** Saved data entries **

##########

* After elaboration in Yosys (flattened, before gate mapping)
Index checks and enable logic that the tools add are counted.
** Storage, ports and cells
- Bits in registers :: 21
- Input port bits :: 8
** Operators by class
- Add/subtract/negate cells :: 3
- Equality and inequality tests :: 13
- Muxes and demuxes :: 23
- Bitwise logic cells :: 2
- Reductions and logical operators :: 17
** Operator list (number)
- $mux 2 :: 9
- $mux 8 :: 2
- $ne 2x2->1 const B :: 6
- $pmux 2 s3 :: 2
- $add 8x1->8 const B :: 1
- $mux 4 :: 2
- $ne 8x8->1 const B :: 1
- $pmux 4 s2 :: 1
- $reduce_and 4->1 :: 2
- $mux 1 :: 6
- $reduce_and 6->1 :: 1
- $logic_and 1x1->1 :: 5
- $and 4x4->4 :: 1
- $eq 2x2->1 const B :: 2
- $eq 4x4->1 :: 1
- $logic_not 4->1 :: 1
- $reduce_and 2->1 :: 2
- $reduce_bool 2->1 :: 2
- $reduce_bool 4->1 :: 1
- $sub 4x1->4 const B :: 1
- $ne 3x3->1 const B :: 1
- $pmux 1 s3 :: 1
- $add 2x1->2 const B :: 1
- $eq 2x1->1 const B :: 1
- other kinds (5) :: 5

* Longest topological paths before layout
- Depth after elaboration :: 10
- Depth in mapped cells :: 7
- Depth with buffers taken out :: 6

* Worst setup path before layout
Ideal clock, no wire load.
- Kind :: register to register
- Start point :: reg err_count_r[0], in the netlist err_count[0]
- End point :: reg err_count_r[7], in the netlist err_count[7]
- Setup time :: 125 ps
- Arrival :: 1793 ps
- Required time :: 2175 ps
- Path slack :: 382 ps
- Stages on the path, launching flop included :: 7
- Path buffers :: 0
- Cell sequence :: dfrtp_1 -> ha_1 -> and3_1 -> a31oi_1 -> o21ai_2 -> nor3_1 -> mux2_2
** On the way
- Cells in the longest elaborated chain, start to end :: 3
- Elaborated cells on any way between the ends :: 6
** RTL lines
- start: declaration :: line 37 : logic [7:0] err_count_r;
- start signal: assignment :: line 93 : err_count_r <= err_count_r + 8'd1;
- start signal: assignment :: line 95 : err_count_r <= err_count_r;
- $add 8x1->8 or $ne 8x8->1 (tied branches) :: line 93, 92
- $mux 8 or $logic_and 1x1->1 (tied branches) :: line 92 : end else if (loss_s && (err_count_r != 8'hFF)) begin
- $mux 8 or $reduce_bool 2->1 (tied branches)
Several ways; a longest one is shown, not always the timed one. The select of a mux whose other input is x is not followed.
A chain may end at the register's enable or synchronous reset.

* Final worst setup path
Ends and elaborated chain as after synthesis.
**config.mk**
```make
export PLATFORM = sky130hd
export DESIGN_NAME = mem_stage_ctrl_flat
export DESIGN_NICKNAME = d
export VERILOG_FILES = /design/src/rtl/mem_stage_ctrl_if.sv /design/src/rtl/mem_stage_ctrl.sv /design/src/flat_wrapper.sv
export SDC_FILE = /design/constraint.sdc
export NUM_CORES = 1
export LEC_CHECK = 0
export CAP_MARGIN = 5
export CORE_MARGIN = 2
export CORE_UTILIZATION = 35
export DETAILED_ROUTE_END_ITERATION = 7
export PLACE_DENSITY = 0.81
export RECOVER_POWER = 25
export SYNTH_ARGS = -nofsm -noshare
export SYNTH_HDL_FRONTEND = slang
export SYNTH_SLANG_ARGS = --single-unit
export TNS_END_PERCENT = 50
```
**constraint.sdc**
```tcl
create_clock -name clk -period 2.65 [get_ports clk]
set_input_delay 0.6625 -clock clk [delete_from_list [all_inputs] [get_ports clk]]
set_output_delay 0.6625 -clock clk [all_outputs]
set_load 0.05 [all_outputs]
```
**src/rtl/mem_stage_ctrl_if.sv**
```systemverilog
// mem_stage_ctrl_if: EX/MEM -> MEM/WB boundary bundle for the memory stage.
//   ex2mem_*   : instruction fields from the EX/MEM register.
//   mem_flush  : kill the instruction currently in MEM.
//   lsu_*      : variable-latency load response (rvalid is a one-cycle pulse).
//   mem_stall  : back-pressure to EX/MEM and everything upstream.
//   mem2wb_*   : MEM/WB pipeline register contents.
// master = pipeline/LSU side driving the stage, slave = the stage itself.
interface mem_stage_ctrl_if #(
  parameter int unsigned XLEN    = 32,
  parameter int unsigned RF_AW   = 5,
  parameter int unsigned CSR_AW  = 12,
  parameter int unsigned CSR_OPW = 2
);
  logic               ex2mem_valid;
  logic               ex2mem_reg_wen;
  logic [RF_AW-1:0]   ex2mem_reg_waddr;
  logic [XLEN-1:0]    ex2mem_alu_out;
  logic               ex2mem_mem_rd;
  logic [2:0]         ex2mem_load_fn;
  logic               ex2mem_csr_rd;
  logic [CSR_OPW-1:0] ex2mem_csr_wr_op;
  logic [XLEN-1:0]    ex2mem_csr_wdata;
  logic [CSR_AW-1:0]  ex2mem_csr_addr;
  logic               ex2mem_sel_csr;
  logic               ex2mem_ill_instr;
  logic               mem_flush;
  logic               lsu_rvalid;
  logic [XLEN-1:0]    lsu_rdata;
  logic               mem_stall;
  logic               mem2wb_valid;
  logic               mem2wb_reg_wen;
  logic [RF_AW-1:0]   mem2wb_reg_waddr;
  logic [XLEN-1:0]    mem2wb_reg_wdata;
  logic               mem2wb_csr_rd;
  logic [CSR_OPW-1:0] mem2wb_csr_wr_op;
  logic [XLEN-1:0]    mem2wb_csr_wdata;
  logic [CSR_AW-1:0]  mem2wb_csr_addr;
  logic               mem2wb_sel_csr;
  logic               mem2wb_ill_instr;

  modport master (
    output ex2mem_valid, ex2mem_reg_wen, ex2mem_reg_waddr, ex2mem_alu_out,
           ex2mem_mem_rd, ex2mem_load_fn, ex2mem_csr_rd, ex2mem_csr_wr_op,
           ex2mem_csr_wdata, ex2mem_csr_addr, ex2mem_sel_csr, ex2mem_ill_instr,
           mem_flush, lsu_rvalid, lsu_rdata,
    input  mem_stall, mem2wb_valid, mem2wb_reg_wen, mem2wb_reg_waddr,
           mem2wb_reg_wdata, mem2wb_csr_rd, mem2wb_csr_wr_op, mem2wb_csr_wdata,
           mem2wb_csr_addr, mem2wb_sel_csr, mem2wb_ill_instr
  );

  modport slave (
    input  ex2mem_valid, ex2mem_reg_wen, ex2mem_reg_waddr, ex2mem_alu_out,
           ex2mem_mem_rd, ex2mem_load_fn, ex2mem_csr_rd, ex2mem_csr_wr_op,
           ex2mem_csr_wdata, ex2mem_csr_addr, ex2mem_sel_csr, ex2mem_ill_instr,
           mem_flush, lsu_rvalid, lsu_rdata,
    output mem_stall, mem2wb_valid, mem2wb_reg_wen, mem2wb_reg_waddr,
           mem2wb_reg_wdata, mem2wb_csr_rd, mem2wb_csr_wr_op, mem2wb_csr_wdata,
           mem2wb_csr_addr, mem2wb_sel_csr, mem2wb_ill_instr
  );
endinterface

```
**src/rtl/mem_stage_ctrl.sv**
```systemverilog
// mem_stage_ctrl: memory pipeline stage between EX/MEM and MEM/WB.
//   clk, rst : clock and synchronous active-high reset.
//   bus      : mem_stage_ctrl_if slave view (ex2mem_* in, lsu_* in,
//              mem_flush in, mem_stall out, mem2wb_* out).
// Waits on a variable-latency LSU response for loads, stalling upstream,
// aligns/extends sub-word load data, and can discard a flushed load's
// response that is still owed by the LSU.
module mem_stage_ctrl #(
  parameter int unsigned XLEN    = 32,
  parameter int unsigned RF_AW   = 5,
  parameter int unsigned CSR_AW  = 12,
  parameter int unsigned CSR_OPW = 2
) (
  input  logic            clk,
  input  logic            rst,
  mem_stage_ctrl_if.slave bus
);
  localparam int unsigned OFFW = (XLEN == 64) ? 3 : 2;

  typedef enum logic [1:0] {IDLE, WAIT, DRAIN} state_t;

  state_t          state, state_nxt;
  logic            load_req;
  logic            stall;
  logic            cap_valid;
  logic            cap_legal;
  logic [OFFW-1:0] off;
  logic [XLEN-1:0] shifted;
  logic [XLEN-1:0] load_data;

  assign load_req = bus.ex2mem_valid & bus.ex2mem_mem_rd;

  always_ff @(posedge clk) begin
    if (rst) state <= IDLE;
    else     state <= state_nxt;
  end

  // DRAIN keeps stalling until the killed load's response has been swallowed.
  always_comb begin
    state_nxt = state;
    stall     = 1'b0;
    case (state)
      IDLE: begin
        if (load_req && !bus.lsu_rvalid && !bus.mem_flush) begin
          state_nxt = WAIT;
          stall     = 1'b1;
        end
      end
      WAIT: begin
        if (bus.lsu_rvalid) begin
          state_nxt = IDLE;
        end else begin
          stall = 1'b1;
          if (bus.mem_flush) state_nxt = DRAIN;
        end
      end
      DRAIN: begin
        stall = 1'b1;
        if (bus.lsu_rvalid) state_nxt = IDLE;
      end
      default: state_nxt = IDLE;
    endcase
  end

  assign bus.mem_stall = stall;

  assign off     = bus.ex2mem_alu_out[OFFW-1:0];
  assign shifted = bus.lsu_rdata >> {off, 3'b000};

  always_comb begin
    load_data = shifted;
    case (bus.ex2mem_load_fn)
      3'b000: load_data = XLEN'($signed(shifted[7:0]));
      3'b100: load_data = XLEN'(shifted[7:0]);
      3'b001: load_data = XLEN'($signed(shifted[15:0]));
      3'b101: load_data = XLEN'(shifted[15:0]);
      3'b010: if (XLEN == 64) load_data = XLEN'($signed(shifted[31:0]));
      3'b110: if (XLEN == 64) load_data = XLEN'(shifted[31:0]);
      default: load_data = shifted;
    endcase
  end

  assign cap_valid = bus.ex2mem_valid & ~bus.mem_flush & (state != DRAIN);
  assign cap_legal = cap_valid & ~bus.ex2mem_ill_instr;

  // A stalled cycle inserts a bubble; the payload fields keep their value.
  always_ff @(posedge clk) begin
    if (rst) begin
      bus.mem2wb_valid     <= 1'b0;
      bus.mem2wb_reg_wen   <= 1'b0;
      bus.mem2wb_reg_waddr <= '0;
      bus.mem2wb_reg_wdata <= '0;
      bus.mem2wb_csr_rd    <= 1'b0;
      bus.mem2wb_csr_wr_op <= '0;
      bus.mem2wb_csr_wdata <= '0;
      bus.mem2wb_csr_addr  <= '0;
      bus.mem2wb_sel_csr   <= 1'b0;
      bus.mem2wb_ill_instr <= 1'b0;
    end else if (stall) begin
      bus.mem2wb_valid <= 1'b0;
    end else begin
      bus.mem2wb_valid     <= cap_valid;
      bus.mem2wb_reg_wen   <= cap_legal & bus.ex2mem_reg_wen & (bus.ex2mem_reg_waddr != '0);
      bus.mem2wb_reg_waddr <= bus.ex2mem_reg_waddr;
      bus.mem2wb_reg_wdata <= bus.ex2mem_mem_rd ? load_data : bus.ex2mem_alu_out;
      bus.mem2wb_csr_rd    <= cap_legal & bus.ex2mem_csr_rd;
      bus.mem2wb_csr_wr_op <= cap_legal ? bus.ex2mem_csr_wr_op : '0;
      bus.mem2wb_csr_wdata <= bus.ex2mem_csr_wdata;
      bus.mem2wb_csr_addr  <= bus.ex2mem_csr_addr;
      bus.mem2wb_sel_csr   <= bus.ex2mem_sel_csr;
      bus.mem2wb_ill_instr <= cap_valid & bus.ex2mem_ill_instr;
    end
  end
endmodule

```
**src/flat_wrapper.sv**
```systemverilog
// flat-port wrapper written by rule: the top's interface ports become plain ports
module mem_stage_ctrl_flat 
#(
  parameter int unsigned XLEN    = 32,
  parameter int unsigned RF_AW   = 5,
  parameter int unsigned CSR_AW  = 12,
  parameter int unsigned CSR_OPW = 2
)
  (clk, rst, bus_ex2mem_valid, bus_ex2mem_reg_wen, bus_ex2mem_reg_waddr, bus_ex2mem_alu_out, bus_ex2mem_mem_rd, bus_ex2mem_load_fn, bus_ex2mem_csr_rd, bus_ex2mem_csr_wr_op, bus_ex2mem_csr_wdata, bus_ex2mem_csr_addr, bus_ex2mem_sel_csr, bus_ex2mem_ill_instr, bus_mem_flush, bus_lsu_rvalid, bus_lsu_rdata, bus_mem_stall, bus_mem2wb_valid, bus_mem2wb_reg_wen, bus_mem2wb_reg_waddr, bus_mem2wb_reg_wdata, bus_mem2wb_csr_rd, bus_mem2wb_csr_wr_op, bus_mem2wb_csr_wdata, bus_mem2wb_csr_addr, bus_mem2wb_sel_csr, bus_mem2wb_ill_instr);
  mem_stage_ctrl_if #(.XLEN(XLEN), .RF_AW(RF_AW), .CSR_AW(CSR_AW), .CSR_OPW(CSR_OPW)) bus_i ();
  input  logic clk;
  input  logic rst;
  input wire logic [$bits(bus_i.ex2mem_valid)-1:0] bus_ex2mem_valid;
  input wire logic [$bits(bus_i.ex2mem_reg_wen)-1:0] bus_ex2mem_reg_wen;
  input wire logic [$bits(bus_i.ex2mem_reg_waddr)-1:0] bus_ex2mem_reg_waddr;
  input wire logic [$bits(bus_i.ex2mem_alu_out)-1:0] bus_ex2mem_alu_out;
  input wire logic [$bits(bus_i.ex2mem_mem_rd)-1:0] bus_ex2mem_mem_rd;
  input wire logic [$bits(bus_i.ex2mem_load_fn)-1:0] bus_ex2mem_load_fn;
  input wire logic [$bits(bus_i.ex2mem_csr_rd)-1:0] bus_ex2mem_csr_rd;
  input wire logic [$bits(bus_i.ex2mem_csr_wr_op)-1:0] bus_ex2mem_csr_wr_op;
  input wire logic [$bits(bus_i.ex2mem_csr_wdata)-1:0] bus_ex2mem_csr_wdata;
  input wire logic [$bits(bus_i.ex2mem_csr_addr)-1:0] bus_ex2mem_csr_addr;
  input wire logic [$bits(bus_i.ex2mem_sel_csr)-1:0] bus_ex2mem_sel_csr;
  input wire logic [$bits(bus_i.ex2mem_ill_instr)-1:0] bus_ex2mem_ill_instr;
  input wire logic [$bits(bus_i.mem_flush)-1:0] bus_mem_flush;
  input wire logic [$bits(bus_i.lsu_rvalid)-1:0] bus_lsu_rvalid;
  input wire logic [$bits(bus_i.lsu_rdata)-1:0] bus_lsu_rdata;
  output wire logic [$bits(bus_i.mem_stall)-1:0] bus_mem_stall;
  output wire logic [$bits(bus_i.mem2wb_valid)-1:0] bus_mem2wb_valid;
  output wire logic [$bits(bus_i.mem2wb_reg_wen)-1:0] bus_mem2wb_reg_wen;
  output wire logic [$bits(bus_i.mem2wb_reg_waddr)-1:0] bus_mem2wb_reg_waddr;
  output wire logic [$bits(bus_i.mem2wb_reg_wdata)-1:0] bus_mem2wb_reg_wdata;
  output wire logic [$bits(bus_i.mem2wb_csr_rd)-1:0] bus_mem2wb_csr_rd;
  output wire logic [$bits(bus_i.mem2wb_csr_wr_op)-1:0] bus_mem2wb_csr_wr_op;
  output wire logic [$bits(bus_i.mem2wb_csr_wdata)-1:0] bus_mem2wb_csr_wdata;
  output wire logic [$bits(bus_i.mem2wb_csr_addr)-1:0] bus_mem2wb_csr_addr;
  output wire logic [$bits(bus_i.mem2wb_sel_csr)-1:0] bus_mem2wb_sel_csr;
  output wire logic [$bits(bus_i.mem2wb_ill_instr)-1:0] bus_mem2wb_ill_instr;
  assign bus_i.ex2mem_valid = bus_ex2mem_valid;
  assign bus_i.ex2mem_reg_wen = bus_ex2mem_reg_wen;
  assign bus_i.ex2mem_reg_waddr = bus_ex2mem_reg_waddr;
  assign bus_i.ex2mem_alu_out = bus_ex2mem_alu_out;
  assign bus_i.ex2mem_mem_rd = bus_ex2mem_mem_rd;
  assign bus_i.ex2mem_load_fn = bus_ex2mem_load_fn;
  assign bus_i.ex2mem_csr_rd = bus_ex2mem_csr_rd;
  assign bus_i.ex2mem_csr_wr_op = bus_ex2mem_csr_wr_op;
  assign bus_i.ex2mem_csr_wdata = bus_ex2mem_csr_wdata;
  assign bus_i.ex2mem_csr_addr = bus_ex2mem_csr_addr;
  assign bus_i.ex2mem_sel_csr = bus_ex2mem_sel_csr;
  assign bus_i.ex2mem_ill_instr = bus_ex2mem_ill_instr;
  assign bus_i.mem_flush = bus_mem_flush;
  assign bus_i.lsu_rvalid = bus_lsu_rvalid;
  assign bus_i.lsu_rdata = bus_lsu_rdata;
  assign bus_mem_stall = bus_i.mem_stall;
  assign bus_mem2wb_valid = bus_i.mem2wb_valid;
  assign bus_mem2wb_reg_wen = bus_i.mem2wb_reg_wen;
  assign bus_mem2wb_reg_waddr = bus_i.mem2wb_reg_waddr;
  assign bus_mem2wb_reg_wdata = bus_i.mem2wb_reg_wdata;
  assign bus_mem2wb_csr_rd = bus_i.mem2wb_csr_rd;
  assign bus_mem2wb_csr_wr_op = bus_i.mem2wb_csr_wr_op;
  assign bus_mem2wb_csr_wdata = bus_i.mem2wb_csr_wdata;
  assign bus_mem2wb_csr_addr = bus_i.mem2wb_csr_addr;
  assign bus_mem2wb_sel_csr = bus_i.mem2wb_sel_csr;
  assign bus_mem2wb_ill_instr = bus_i.mem2wb_ill_instr;
  mem_stage_ctrl #(.XLEN(XLEN), .RF_AW(RF_AW), .CSR_AW(CSR_AW), .CSR_OPW(CSR_OPW)) u_core (.clk(clk), .rst(rst), .bus(bus_i));
endmodule
```
==> run metrics <==
status finished, final reports clean; fmax 0.388 GHz; share of the synthesized area in the top cell type 45.0%; worst setup path start bus_ex2mem_valid; top cells by count, synth 117 x nand2_1, 90 x dfxtp_1, 82 x a21oi_1; Synth area leaders dfxtp_1 45%, nand2_1 11%, a21oi_1 10%, mux2i_1 6.3%, a211oi_1 3.9%; Mapped Cells 498; CP bufs+invs 3; max_cap viols 0; mux share of post-synthesis cell area 7.19%; HPWL after DPL 10700 um; CP max stage cell clkdlybuf4s50_1; Routed Antenna Nets 0; Worst R2R Start u_core.state[0]$_SDFFE_PP0P_; minimum clock period 2.58 ns; GP Congestion 0.896; H-tree levels 3; wire per inst 16.3 um; Static Leak 2.64 nW; fraction of layout cells with a size suffix above 1 6.46%; clock-pin slew on the worst setup and hold paths 0.06 ns; Syn Area/Cell 8.04 um2; worst skew pair latency 0.34 ns; chip width 111 um; hold_ws 0.449 ns; crit-path leading delay family buffers and inverters; Tot GR Track Use 22.3%; peak supply drop 310 uV; DR DRC count 0; Die Ht 111 um; ys flop type dfxtp_1; port bufs 216; top-count cell post-synth nand2_1; Worst Tran Pin Value 0.749 ns; distinct cell type count after synthesis 40; Synth Register Bits 90; TritonRoute pass-1 iters 5; fin crit share 97.3%; Final Core Density 58.9%; worst path cell trace clkdlybuf4s50_1 > nor2b_4 > a21oi_1 > o31a_2 > inv_4 > buf_12; vias in the first global route 4420; unrepaired setup endpoints after global routing false; final net count 835; hold buffer count at cts 0; CTS Buffer Depth 2; final setup violation count 0; skew final 0.00709 ns; Hold Crit Class reg -> reg; DP Area 6330 um2; number of synthesized flops with an enable pin 0; final instance area 6640 um2; hold_sp u_core.bus.mem2wb_csr_rd$_SDFFE_PP0N_; row count 39; clock sinks 90; CTS tree built; worst endpoint required time 1.99 ns; initial core utilization 35.5%; DIE AREA 12300 um2; I/O Pins 217; Synth Area in Simple Gates 18.2%; Root Buffer clkbuf_16; final worst setup slack 0.0722 ns; CP Capture Type primary output; Post-Synth Adder-Cell Area 0%; DR vias/cell 5.22; first-pass GRT wire length 22400 um; initial antenna violation count 0; Layout area overhead 65.8%; Post-Place Setup Slack -0.120 ns; final wirelength 13900 um; CP Max Fanout 3; ANT cells 0; Mapped Nets 626; xor/xnor cell area share of the yosys netlist 0%; total number of vias 4460; P per Cell Area 582 nW/um2; initial DRC count 333; Final Slew Violations 0; filler instances 955; arrival time worst endpoint 1.92 ns; Reg2Reg Setup Slack 0.74 ns; Slowest Stage Delay on Critical Path 0.49 ns; CTS Buf Count 9; synthesized cell area 4000 um2; main combinational cell family by area after synthesis compound AO/OA/AOI/OAI gates; Warnings, synthesis 0; element type at the critical path start input pin; largest net degree at the start of global routing 47; GRT overflow 0; Synth area leader dfxtp_1; proportion of synthesized chip area in sequential cells 45.0%; FFs w/ async S/R, synth 0%; Slew HR 50.0%; post-CTS setup buffer count 0; complex-gate fraction of the synthesized area 23.7%; Final Hold Fails 0; area of the core 11300 um2; critical path type in -> out
[flip-flops by register name, indices dropped and copies added (netlist names)]
name	flops
u_core.state	2
u_core.bus.mem2wb_reg_wdata	32
u_core.bus.mem2wb_sel_csr	1
u_core.bus.mem2wb_valid	1
u_core.bus.mem2wb_reg_wen	1
u_core.bus.mem2wb_csr_rd	1
u_core.bus.mem2wb_reg_waddr	5
u_core.bus.mem2wb_csr_addr	12
u_core.bus.mem2wb_ill_instr	1
u_core.bus.mem2wb_csr_wr_op	2
u_core.bus.mem2wb_csr_wdata	32
[final timing paths]
check	cells past startpoint	endpoint
setup / recovery	6	bus_mem_stall
setup reg to reg	5	u_core.bus.mem2wb_reg_wdata[31]$_SDFFE_PP0N_
hold reg to reg	2	u_core.bus.mem2wb_csr_rd$_SDFFE_PP0N_
hold / removal	2	u_core.bus.mem2wb_csr_rd$_SDFFE_PP0N_
[worst register-to-register path, stage by stage (launching register included)]
cell and delay, ns:
dfxtp_1 0.37, nand2b_1 0.18, o31a_2 0.21, buf_4 0.39, nand2_1 0.30, o32ai_1 0.35
[repair_timing]
action	CTS	global route
resized for setup	1	2
endpoints found under the hold margin	0	0
endpoints found under the setup margin	1	1
gates cloned	0	0
[cells by family (layout without fill, tap and decap cells)]
family / after synthesis / after routing
buffers and inverters: 51 / 265
and+or+nand+nor: 173 / 173
AOI/OAI and AO/OA: 157 / 157
DFF: 90 / 90
muxes: 27 / 27
[per-stage QoR]
step	TNS (ns)	power (mW)	instances
3_5_place_dp	-1.30	2.58	839
6_report	0	3.86	855
3_3_place_gp	-0.189	2.56	839
5_1_grt	0	4.01	855
4_1_cts	0	3.90	855
2_1_floorplan	0	2.10	498
[per-layer routing]
metal	GRT usage, %	up-vias	wire length [um]
li1	-	2166	-
met1	27.5	2038	5660
met2	36.9	224	6710
met3	4.98	32	1080
met4	10.8	0	465
met5	0	-	0
[layout by cell type (no fill, tap or decap), drive strengths merged, types with 2 or more instances in the layout]
cell           instances
o21ai                 24
clkbuf                13
nand2b                 4
o221ai                 8
nor2b                  4
buf                   23
clkinv                 4
o32ai                  8
or4                    2
dfxtp                 90
nand3b                 2
inv                   10
nor3                   6
a21oi                 82
nand2                117
nor2                  28
and2b                  3
mux2i                 25
a221oi                 6
a211oi                21
clkdlybuf4s50        194
dlygate4sd3           20
nand3                  3
[power by group]
group	leakage [nW]	internal [mW]	switching, mW
logic	1.73	0.433	0.608
registers	0.747	1.45	0.0501
clock network	0.159	0.806	0.519
[area by class of cell]
type / instances / area (um2) / area share, %
Clock inverter: 4 / 48.8 / 0.735
Clock buffer: 12 / 267 / 4.02
Multi-Input combinational cell: 357 / 1970 / 29.7
Sequential cell: 90 / 1800 / 27.1
Timing Repair Buffer: 238 / 2330 / 35.1
Tap cell: 143 / 179 / 2.70
Inverter: 11 / 43.8 / 0.660
Note: power is estimated with default switching activity, not from simulation.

##########

** Try it **
Look above for the line containing "- $mux 8 or $reduce_bool 2->1 (tied branches)". Output from there through the line containing "Final worst setup path", exactly and inclusively.

** Solution below **
- $mux 8 or $reduce_bool 2->1 (tied branches)
Several ways; a longest one is shown, not always the timed one. The select of a mux whose other input is x is not followed.
A chain may end at the register's enable or synchronous reset.

* Final worst setup path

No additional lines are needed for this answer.